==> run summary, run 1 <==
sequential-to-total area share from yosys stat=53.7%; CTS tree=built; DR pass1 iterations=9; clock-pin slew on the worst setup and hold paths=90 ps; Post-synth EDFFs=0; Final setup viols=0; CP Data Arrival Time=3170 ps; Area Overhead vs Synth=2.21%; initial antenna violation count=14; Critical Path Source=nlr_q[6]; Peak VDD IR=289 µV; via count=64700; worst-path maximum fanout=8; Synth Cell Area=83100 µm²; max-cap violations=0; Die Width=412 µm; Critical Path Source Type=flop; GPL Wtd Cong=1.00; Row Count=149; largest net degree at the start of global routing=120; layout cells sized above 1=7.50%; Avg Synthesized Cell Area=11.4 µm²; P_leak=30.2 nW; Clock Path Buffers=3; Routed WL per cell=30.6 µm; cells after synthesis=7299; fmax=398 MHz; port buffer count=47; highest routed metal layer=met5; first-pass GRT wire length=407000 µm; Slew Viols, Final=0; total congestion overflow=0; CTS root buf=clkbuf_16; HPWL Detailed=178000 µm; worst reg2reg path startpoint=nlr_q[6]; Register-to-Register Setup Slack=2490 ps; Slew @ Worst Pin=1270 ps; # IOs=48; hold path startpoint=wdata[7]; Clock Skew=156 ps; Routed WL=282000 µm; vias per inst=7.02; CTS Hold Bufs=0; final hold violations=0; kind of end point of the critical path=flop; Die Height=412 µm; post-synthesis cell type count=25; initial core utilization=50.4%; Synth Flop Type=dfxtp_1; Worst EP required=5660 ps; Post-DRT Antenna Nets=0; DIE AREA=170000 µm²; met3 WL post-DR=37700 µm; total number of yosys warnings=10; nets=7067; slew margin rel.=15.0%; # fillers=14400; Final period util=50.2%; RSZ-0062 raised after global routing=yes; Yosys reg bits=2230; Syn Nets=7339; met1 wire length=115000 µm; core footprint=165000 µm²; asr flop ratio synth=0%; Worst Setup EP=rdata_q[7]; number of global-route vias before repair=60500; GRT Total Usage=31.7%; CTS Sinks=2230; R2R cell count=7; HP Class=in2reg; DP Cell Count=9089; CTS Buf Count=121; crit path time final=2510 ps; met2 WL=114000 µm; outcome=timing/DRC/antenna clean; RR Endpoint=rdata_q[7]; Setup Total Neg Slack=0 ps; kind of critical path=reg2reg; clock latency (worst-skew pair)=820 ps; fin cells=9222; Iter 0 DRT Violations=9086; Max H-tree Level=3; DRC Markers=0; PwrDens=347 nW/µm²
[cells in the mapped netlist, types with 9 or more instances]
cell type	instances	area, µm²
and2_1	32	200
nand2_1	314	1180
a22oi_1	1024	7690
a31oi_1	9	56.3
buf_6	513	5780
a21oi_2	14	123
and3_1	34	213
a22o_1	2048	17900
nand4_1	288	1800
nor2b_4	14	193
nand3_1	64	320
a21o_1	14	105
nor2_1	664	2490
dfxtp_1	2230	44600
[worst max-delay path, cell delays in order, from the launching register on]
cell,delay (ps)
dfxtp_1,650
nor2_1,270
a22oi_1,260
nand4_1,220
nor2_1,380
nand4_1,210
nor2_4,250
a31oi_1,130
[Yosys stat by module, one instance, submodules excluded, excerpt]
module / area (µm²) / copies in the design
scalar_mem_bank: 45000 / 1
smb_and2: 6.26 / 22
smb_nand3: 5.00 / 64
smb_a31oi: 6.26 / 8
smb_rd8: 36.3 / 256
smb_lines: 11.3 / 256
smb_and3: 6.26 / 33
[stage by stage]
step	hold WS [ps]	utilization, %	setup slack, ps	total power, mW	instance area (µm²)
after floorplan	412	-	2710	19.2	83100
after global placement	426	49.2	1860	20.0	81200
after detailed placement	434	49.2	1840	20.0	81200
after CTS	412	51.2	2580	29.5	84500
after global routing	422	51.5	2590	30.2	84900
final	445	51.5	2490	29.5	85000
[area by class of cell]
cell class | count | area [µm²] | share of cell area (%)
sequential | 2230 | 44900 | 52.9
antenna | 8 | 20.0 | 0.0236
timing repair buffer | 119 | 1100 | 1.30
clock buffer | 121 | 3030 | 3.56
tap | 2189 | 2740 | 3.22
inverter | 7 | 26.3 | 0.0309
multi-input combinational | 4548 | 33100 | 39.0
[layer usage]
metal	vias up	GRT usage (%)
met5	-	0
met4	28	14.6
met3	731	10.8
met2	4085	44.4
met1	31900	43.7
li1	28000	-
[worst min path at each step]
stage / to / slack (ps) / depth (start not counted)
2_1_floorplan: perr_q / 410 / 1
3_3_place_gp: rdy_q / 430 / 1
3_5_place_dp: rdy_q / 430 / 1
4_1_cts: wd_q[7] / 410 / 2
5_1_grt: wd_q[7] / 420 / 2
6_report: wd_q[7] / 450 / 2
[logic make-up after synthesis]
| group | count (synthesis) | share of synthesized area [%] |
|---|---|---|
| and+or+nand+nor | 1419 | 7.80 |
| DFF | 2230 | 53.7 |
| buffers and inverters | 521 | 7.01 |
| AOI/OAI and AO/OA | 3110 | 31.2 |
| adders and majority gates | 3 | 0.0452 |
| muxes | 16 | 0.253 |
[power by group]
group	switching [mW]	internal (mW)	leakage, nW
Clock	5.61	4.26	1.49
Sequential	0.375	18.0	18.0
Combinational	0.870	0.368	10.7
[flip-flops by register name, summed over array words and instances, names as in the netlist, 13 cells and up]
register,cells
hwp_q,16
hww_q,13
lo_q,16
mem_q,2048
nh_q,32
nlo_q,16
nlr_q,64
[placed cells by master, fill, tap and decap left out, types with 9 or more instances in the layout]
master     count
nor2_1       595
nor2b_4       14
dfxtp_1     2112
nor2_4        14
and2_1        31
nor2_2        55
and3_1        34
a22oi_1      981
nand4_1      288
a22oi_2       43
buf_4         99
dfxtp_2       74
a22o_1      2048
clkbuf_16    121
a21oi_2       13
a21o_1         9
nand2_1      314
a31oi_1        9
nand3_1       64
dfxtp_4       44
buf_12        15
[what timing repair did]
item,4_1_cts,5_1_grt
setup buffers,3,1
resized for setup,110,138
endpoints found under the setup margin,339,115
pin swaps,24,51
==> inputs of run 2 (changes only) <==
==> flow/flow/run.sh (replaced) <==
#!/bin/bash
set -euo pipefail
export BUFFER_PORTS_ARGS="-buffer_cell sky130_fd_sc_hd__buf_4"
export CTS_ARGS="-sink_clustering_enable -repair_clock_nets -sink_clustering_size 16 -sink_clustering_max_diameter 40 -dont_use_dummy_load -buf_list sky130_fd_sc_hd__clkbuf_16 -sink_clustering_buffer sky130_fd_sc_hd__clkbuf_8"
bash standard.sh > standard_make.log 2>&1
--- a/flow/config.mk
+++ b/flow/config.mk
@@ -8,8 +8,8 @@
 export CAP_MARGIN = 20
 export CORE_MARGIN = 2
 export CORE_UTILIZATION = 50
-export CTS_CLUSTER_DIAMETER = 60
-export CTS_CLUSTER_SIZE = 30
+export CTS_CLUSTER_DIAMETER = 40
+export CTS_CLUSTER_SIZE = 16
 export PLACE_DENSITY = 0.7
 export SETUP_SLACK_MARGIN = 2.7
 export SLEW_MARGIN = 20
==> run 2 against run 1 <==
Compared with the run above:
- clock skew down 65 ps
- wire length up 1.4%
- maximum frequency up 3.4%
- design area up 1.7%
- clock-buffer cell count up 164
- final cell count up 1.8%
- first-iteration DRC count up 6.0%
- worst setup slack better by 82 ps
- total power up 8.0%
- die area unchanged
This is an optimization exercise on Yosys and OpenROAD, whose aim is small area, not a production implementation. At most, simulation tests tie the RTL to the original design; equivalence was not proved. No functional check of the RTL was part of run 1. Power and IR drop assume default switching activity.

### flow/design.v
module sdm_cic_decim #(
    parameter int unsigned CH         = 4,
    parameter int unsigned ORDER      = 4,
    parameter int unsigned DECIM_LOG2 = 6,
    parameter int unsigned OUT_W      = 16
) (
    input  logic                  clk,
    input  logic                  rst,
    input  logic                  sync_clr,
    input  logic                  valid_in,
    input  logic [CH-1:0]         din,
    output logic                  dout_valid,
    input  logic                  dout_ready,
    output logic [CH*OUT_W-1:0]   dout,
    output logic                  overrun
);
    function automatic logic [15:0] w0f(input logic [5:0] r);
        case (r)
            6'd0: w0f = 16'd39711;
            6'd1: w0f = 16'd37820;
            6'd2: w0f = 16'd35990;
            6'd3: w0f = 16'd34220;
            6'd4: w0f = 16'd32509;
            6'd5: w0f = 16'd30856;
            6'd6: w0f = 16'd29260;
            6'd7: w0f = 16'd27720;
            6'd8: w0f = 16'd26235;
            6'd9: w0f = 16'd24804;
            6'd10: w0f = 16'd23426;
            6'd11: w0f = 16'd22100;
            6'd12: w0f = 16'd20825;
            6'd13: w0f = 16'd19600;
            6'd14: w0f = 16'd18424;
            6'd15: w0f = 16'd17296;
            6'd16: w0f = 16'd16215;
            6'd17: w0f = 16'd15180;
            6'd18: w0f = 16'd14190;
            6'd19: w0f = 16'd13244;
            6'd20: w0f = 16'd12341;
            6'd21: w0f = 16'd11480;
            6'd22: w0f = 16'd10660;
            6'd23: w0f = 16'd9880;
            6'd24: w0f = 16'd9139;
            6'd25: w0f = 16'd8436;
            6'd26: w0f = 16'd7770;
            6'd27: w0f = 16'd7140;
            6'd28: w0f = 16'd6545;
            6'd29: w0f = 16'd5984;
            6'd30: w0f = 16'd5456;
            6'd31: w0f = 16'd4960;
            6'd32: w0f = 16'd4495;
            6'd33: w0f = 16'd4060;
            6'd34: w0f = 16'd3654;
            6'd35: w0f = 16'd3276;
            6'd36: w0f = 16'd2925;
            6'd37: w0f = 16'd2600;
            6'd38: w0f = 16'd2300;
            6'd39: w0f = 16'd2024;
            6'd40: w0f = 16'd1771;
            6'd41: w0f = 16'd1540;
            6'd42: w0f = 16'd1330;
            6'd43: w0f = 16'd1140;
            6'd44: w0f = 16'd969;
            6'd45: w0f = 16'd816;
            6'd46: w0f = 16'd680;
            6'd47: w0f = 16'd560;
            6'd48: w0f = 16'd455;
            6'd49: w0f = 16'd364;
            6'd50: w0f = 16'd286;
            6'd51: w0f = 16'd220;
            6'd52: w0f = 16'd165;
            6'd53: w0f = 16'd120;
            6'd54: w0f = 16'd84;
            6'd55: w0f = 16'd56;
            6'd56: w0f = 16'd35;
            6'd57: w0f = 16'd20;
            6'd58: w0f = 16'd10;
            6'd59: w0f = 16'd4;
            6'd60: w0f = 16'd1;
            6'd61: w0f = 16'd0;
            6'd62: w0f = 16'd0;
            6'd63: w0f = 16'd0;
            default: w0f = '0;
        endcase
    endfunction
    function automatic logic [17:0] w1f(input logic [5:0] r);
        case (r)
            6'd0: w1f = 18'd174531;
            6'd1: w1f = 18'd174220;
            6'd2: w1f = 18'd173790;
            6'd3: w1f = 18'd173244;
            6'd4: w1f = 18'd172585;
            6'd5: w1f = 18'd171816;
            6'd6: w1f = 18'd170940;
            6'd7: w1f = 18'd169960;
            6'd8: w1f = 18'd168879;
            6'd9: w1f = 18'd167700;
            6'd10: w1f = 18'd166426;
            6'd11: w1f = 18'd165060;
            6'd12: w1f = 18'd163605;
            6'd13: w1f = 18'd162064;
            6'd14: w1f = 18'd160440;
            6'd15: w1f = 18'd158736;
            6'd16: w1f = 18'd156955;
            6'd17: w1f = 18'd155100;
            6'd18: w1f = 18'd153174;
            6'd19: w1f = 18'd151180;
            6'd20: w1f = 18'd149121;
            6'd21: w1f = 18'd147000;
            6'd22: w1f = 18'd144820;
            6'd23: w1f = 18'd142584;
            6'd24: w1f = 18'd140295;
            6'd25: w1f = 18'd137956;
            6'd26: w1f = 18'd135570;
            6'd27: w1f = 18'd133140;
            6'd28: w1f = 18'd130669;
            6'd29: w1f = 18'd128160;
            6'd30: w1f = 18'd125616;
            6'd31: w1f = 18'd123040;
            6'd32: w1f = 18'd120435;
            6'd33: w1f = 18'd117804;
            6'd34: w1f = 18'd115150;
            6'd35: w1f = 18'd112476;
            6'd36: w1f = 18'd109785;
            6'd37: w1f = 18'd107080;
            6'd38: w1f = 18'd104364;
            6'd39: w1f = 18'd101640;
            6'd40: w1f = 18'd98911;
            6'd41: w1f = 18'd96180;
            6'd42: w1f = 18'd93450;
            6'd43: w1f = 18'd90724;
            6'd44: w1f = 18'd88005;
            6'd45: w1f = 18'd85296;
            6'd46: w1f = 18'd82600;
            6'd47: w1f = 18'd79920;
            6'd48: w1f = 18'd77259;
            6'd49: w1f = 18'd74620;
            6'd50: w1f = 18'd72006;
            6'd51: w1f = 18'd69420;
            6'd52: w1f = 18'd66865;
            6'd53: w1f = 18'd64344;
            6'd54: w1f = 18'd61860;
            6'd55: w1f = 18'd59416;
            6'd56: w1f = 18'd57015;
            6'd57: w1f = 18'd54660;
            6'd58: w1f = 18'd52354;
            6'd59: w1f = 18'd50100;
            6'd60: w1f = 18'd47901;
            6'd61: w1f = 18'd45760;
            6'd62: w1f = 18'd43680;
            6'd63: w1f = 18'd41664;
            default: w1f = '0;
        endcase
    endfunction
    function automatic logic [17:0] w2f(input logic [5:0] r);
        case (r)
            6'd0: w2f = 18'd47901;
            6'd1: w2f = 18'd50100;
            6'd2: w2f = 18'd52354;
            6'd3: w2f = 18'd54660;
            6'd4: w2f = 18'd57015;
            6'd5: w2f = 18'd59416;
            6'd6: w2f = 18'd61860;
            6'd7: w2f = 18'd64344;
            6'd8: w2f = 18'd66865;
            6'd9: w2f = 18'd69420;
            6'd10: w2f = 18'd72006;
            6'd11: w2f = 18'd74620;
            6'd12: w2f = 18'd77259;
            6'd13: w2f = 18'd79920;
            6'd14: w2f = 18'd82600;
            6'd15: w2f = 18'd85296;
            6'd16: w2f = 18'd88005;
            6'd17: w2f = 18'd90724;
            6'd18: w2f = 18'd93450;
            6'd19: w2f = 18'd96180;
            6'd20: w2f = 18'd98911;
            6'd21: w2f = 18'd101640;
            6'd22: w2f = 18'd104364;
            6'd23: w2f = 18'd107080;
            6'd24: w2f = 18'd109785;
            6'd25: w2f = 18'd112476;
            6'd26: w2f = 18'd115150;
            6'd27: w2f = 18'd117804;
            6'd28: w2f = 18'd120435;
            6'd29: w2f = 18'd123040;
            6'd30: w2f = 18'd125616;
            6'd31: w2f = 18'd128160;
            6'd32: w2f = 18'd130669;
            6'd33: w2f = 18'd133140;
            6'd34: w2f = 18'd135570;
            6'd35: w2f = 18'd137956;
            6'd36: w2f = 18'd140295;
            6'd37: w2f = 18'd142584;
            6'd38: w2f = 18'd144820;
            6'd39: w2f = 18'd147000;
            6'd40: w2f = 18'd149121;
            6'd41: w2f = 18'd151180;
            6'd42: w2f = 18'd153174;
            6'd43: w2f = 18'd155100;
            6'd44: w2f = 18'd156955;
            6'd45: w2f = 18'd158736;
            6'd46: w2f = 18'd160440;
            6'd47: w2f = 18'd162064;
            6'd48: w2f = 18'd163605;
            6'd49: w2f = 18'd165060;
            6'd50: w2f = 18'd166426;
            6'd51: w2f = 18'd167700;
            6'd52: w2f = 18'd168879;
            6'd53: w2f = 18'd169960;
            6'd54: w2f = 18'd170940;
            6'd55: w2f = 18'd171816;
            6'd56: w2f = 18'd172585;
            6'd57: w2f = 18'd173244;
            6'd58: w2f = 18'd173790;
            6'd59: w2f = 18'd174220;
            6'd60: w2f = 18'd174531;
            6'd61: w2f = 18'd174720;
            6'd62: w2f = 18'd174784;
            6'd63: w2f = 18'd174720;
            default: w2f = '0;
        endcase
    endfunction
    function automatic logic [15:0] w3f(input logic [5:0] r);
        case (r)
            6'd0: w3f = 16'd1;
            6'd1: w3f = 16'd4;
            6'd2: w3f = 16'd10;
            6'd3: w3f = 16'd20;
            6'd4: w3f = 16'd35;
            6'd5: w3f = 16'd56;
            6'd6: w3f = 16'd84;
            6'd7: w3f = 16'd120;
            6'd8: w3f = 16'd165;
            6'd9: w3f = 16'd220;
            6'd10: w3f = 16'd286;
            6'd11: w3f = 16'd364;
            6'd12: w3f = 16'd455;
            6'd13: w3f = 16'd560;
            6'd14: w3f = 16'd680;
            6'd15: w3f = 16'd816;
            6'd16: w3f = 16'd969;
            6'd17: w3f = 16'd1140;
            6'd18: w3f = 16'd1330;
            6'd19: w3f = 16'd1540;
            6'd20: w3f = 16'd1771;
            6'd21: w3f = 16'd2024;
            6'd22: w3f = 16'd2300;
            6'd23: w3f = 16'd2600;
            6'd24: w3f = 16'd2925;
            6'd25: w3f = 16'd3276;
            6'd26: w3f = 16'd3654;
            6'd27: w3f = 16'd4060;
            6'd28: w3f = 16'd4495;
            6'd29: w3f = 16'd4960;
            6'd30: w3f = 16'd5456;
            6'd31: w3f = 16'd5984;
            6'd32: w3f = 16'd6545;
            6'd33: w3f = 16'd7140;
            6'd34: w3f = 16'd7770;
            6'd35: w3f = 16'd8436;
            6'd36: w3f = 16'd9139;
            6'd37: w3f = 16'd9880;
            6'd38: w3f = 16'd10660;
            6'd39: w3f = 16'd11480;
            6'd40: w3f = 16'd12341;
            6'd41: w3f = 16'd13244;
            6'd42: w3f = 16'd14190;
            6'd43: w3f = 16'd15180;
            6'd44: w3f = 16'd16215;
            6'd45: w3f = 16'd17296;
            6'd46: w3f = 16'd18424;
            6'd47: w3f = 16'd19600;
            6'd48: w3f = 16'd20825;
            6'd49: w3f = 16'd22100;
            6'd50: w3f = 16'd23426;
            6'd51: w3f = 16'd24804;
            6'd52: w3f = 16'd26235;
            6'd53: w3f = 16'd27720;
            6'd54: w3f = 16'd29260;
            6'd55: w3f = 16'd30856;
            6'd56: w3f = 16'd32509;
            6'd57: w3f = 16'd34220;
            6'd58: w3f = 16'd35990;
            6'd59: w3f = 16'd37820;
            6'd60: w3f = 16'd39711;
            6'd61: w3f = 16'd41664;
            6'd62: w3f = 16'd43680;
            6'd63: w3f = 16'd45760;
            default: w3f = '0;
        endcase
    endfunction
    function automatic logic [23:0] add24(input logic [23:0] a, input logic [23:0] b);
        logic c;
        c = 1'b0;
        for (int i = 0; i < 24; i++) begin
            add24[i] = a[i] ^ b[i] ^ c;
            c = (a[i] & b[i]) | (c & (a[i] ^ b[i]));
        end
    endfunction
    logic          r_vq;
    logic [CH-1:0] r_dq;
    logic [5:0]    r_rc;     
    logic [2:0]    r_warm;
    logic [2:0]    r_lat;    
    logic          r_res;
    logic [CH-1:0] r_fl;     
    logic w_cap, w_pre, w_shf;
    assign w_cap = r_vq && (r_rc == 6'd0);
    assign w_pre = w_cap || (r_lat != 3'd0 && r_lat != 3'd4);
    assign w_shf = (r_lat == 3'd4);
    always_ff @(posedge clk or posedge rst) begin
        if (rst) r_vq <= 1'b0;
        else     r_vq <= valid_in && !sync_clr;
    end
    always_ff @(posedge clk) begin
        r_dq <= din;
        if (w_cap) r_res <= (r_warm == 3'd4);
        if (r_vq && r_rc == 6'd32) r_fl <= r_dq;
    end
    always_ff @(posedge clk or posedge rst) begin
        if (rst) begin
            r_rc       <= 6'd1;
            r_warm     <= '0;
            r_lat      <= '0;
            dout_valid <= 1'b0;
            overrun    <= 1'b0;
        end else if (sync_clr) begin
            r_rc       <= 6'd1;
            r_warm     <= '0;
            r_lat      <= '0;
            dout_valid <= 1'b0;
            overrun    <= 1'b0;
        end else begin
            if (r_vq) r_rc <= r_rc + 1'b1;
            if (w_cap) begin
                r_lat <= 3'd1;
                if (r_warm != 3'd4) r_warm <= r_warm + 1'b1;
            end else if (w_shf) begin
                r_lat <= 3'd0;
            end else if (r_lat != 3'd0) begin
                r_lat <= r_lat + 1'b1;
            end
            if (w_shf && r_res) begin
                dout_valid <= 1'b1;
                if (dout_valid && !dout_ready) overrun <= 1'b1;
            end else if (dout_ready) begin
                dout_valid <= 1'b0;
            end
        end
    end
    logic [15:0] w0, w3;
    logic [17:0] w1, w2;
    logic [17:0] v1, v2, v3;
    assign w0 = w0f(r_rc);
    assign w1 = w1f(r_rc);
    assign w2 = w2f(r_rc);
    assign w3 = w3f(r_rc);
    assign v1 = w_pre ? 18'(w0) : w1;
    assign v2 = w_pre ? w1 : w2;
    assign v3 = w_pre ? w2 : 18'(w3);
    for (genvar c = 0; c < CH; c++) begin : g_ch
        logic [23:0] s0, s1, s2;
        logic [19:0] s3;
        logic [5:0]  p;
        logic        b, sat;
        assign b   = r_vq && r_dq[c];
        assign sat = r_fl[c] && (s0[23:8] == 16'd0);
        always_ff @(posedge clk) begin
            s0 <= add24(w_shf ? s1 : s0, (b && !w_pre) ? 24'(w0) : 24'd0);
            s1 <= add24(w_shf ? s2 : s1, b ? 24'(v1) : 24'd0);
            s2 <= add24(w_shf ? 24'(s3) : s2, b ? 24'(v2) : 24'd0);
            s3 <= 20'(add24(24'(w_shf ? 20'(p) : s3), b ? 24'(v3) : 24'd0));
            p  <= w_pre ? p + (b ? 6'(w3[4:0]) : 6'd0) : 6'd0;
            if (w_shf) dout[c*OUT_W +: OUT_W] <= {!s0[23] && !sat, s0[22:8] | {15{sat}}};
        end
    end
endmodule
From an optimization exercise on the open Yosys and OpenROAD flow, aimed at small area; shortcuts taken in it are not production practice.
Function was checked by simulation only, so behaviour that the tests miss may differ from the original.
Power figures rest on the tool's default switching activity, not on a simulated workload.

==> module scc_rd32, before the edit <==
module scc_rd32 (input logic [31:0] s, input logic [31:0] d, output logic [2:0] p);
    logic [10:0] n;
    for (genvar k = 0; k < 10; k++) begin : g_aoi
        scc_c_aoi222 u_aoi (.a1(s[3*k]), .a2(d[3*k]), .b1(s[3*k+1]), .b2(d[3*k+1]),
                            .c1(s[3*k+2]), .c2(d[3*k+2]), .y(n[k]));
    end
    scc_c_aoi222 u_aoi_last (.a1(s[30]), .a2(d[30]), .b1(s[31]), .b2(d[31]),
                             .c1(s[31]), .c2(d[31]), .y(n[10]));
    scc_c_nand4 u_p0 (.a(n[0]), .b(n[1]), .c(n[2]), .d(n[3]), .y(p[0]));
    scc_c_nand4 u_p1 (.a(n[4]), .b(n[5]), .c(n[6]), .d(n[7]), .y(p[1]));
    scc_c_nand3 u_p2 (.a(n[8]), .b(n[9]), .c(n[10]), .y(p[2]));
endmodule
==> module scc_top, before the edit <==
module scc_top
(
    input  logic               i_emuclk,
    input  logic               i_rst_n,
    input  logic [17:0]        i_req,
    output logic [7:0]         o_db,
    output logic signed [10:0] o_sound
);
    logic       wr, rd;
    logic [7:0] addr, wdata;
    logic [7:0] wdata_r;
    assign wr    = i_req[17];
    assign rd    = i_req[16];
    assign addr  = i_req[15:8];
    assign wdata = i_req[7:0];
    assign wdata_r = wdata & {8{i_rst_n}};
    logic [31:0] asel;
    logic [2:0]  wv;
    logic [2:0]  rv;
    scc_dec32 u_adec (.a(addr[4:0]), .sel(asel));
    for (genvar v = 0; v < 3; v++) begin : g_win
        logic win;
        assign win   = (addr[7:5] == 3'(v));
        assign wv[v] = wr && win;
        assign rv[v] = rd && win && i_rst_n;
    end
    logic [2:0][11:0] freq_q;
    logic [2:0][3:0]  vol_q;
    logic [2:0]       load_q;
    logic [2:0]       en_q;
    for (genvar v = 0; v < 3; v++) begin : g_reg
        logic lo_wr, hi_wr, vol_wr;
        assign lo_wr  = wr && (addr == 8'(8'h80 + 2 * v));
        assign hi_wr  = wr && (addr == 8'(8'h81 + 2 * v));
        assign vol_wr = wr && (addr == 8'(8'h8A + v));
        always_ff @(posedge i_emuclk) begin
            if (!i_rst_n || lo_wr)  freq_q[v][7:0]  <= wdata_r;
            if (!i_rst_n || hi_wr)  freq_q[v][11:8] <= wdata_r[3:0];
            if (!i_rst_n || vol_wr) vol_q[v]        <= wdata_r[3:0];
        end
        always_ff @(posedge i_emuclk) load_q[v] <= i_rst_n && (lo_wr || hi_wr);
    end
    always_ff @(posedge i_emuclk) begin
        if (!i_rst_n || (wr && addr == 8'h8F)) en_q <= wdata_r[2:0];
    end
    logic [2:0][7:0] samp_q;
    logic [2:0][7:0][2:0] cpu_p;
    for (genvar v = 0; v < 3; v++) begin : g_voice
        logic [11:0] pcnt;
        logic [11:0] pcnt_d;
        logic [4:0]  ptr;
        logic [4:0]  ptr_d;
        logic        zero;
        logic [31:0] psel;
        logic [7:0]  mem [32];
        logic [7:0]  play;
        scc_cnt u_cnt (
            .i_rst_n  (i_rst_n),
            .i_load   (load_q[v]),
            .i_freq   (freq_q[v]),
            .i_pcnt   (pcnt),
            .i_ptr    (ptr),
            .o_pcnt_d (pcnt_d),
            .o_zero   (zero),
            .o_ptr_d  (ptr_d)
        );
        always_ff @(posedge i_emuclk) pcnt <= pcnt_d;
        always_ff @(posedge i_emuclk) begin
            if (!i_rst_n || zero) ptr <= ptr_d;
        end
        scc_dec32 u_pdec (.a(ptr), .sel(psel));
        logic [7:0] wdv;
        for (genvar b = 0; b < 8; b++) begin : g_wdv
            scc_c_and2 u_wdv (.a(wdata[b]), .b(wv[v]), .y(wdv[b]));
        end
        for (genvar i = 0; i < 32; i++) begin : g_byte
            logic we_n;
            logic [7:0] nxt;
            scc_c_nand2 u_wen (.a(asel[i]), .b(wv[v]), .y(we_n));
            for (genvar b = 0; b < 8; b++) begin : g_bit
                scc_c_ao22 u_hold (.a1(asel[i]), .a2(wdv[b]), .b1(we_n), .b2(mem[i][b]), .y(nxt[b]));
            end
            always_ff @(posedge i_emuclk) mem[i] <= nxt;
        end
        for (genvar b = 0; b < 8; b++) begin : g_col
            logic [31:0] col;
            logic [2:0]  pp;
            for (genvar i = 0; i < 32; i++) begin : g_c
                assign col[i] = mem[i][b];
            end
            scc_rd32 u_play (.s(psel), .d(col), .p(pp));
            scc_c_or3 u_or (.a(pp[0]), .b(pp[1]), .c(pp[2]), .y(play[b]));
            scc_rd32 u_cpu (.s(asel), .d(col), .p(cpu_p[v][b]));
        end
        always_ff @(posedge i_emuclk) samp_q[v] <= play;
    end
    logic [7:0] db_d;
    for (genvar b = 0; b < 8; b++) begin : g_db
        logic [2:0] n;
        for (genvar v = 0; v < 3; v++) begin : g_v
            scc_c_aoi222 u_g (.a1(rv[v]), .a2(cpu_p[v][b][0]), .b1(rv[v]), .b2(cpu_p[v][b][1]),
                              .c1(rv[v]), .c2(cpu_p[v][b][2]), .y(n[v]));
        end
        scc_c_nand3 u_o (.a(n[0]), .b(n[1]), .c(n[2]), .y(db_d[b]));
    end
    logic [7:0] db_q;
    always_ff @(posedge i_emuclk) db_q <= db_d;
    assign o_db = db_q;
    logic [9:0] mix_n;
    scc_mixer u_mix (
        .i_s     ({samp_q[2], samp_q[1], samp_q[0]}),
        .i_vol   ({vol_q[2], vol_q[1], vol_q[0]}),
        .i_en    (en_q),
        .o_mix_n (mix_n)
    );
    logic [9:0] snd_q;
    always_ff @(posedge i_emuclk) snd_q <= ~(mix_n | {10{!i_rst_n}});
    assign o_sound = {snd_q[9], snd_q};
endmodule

○ ○ ○ ○ ○

Task description – Send back an exact copy of only the lines from the line with "[power by group]" up to and including the line with "inputs of run" in the data above.

Exercise result –
[power by group]
group	switching [mW]	internal (mW)	leakage, nW
Clock	5.61	4.26	1.49
Sequential	0.375	18.0	18.0
Combinational	0.870	0.368	10.7
[flip-flops by register name, summed over array words and instances, names as in the netlist, 13 cells and up]
register,cells
hwp_q,16
hww_q,13
lo_q,16
mem_q,2048
nh_q,32
nlo_q,16
nlr_q,64
[placed cells by master, fill, tap and decap left out, types with 9 or more instances in the layout]
master     count
nor2_1       595
nor2b_4       14
dfxtp_1     2112
nor2_4        14
and2_1        31
nor2_2        55
and3_1        34
a22oi_1      981
nand4_1      288
a22oi_2       43
buf_4         99
dfxtp_2       74
a22o_1      2048
clkbuf_16    121
a21oi_2       13
a21o_1         9
nand2_1      314
a31oi_1        9
nand3_1       64
dfxtp_4       44
buf_12        15
[what timing repair did]
item,4_1_cts,5_1_grt
setup buffers,3,1
resized for setup,110,138
endpoints found under the setup margin,339,115
pin swaps,24,51
==> inputs of run 2 (changes only) <==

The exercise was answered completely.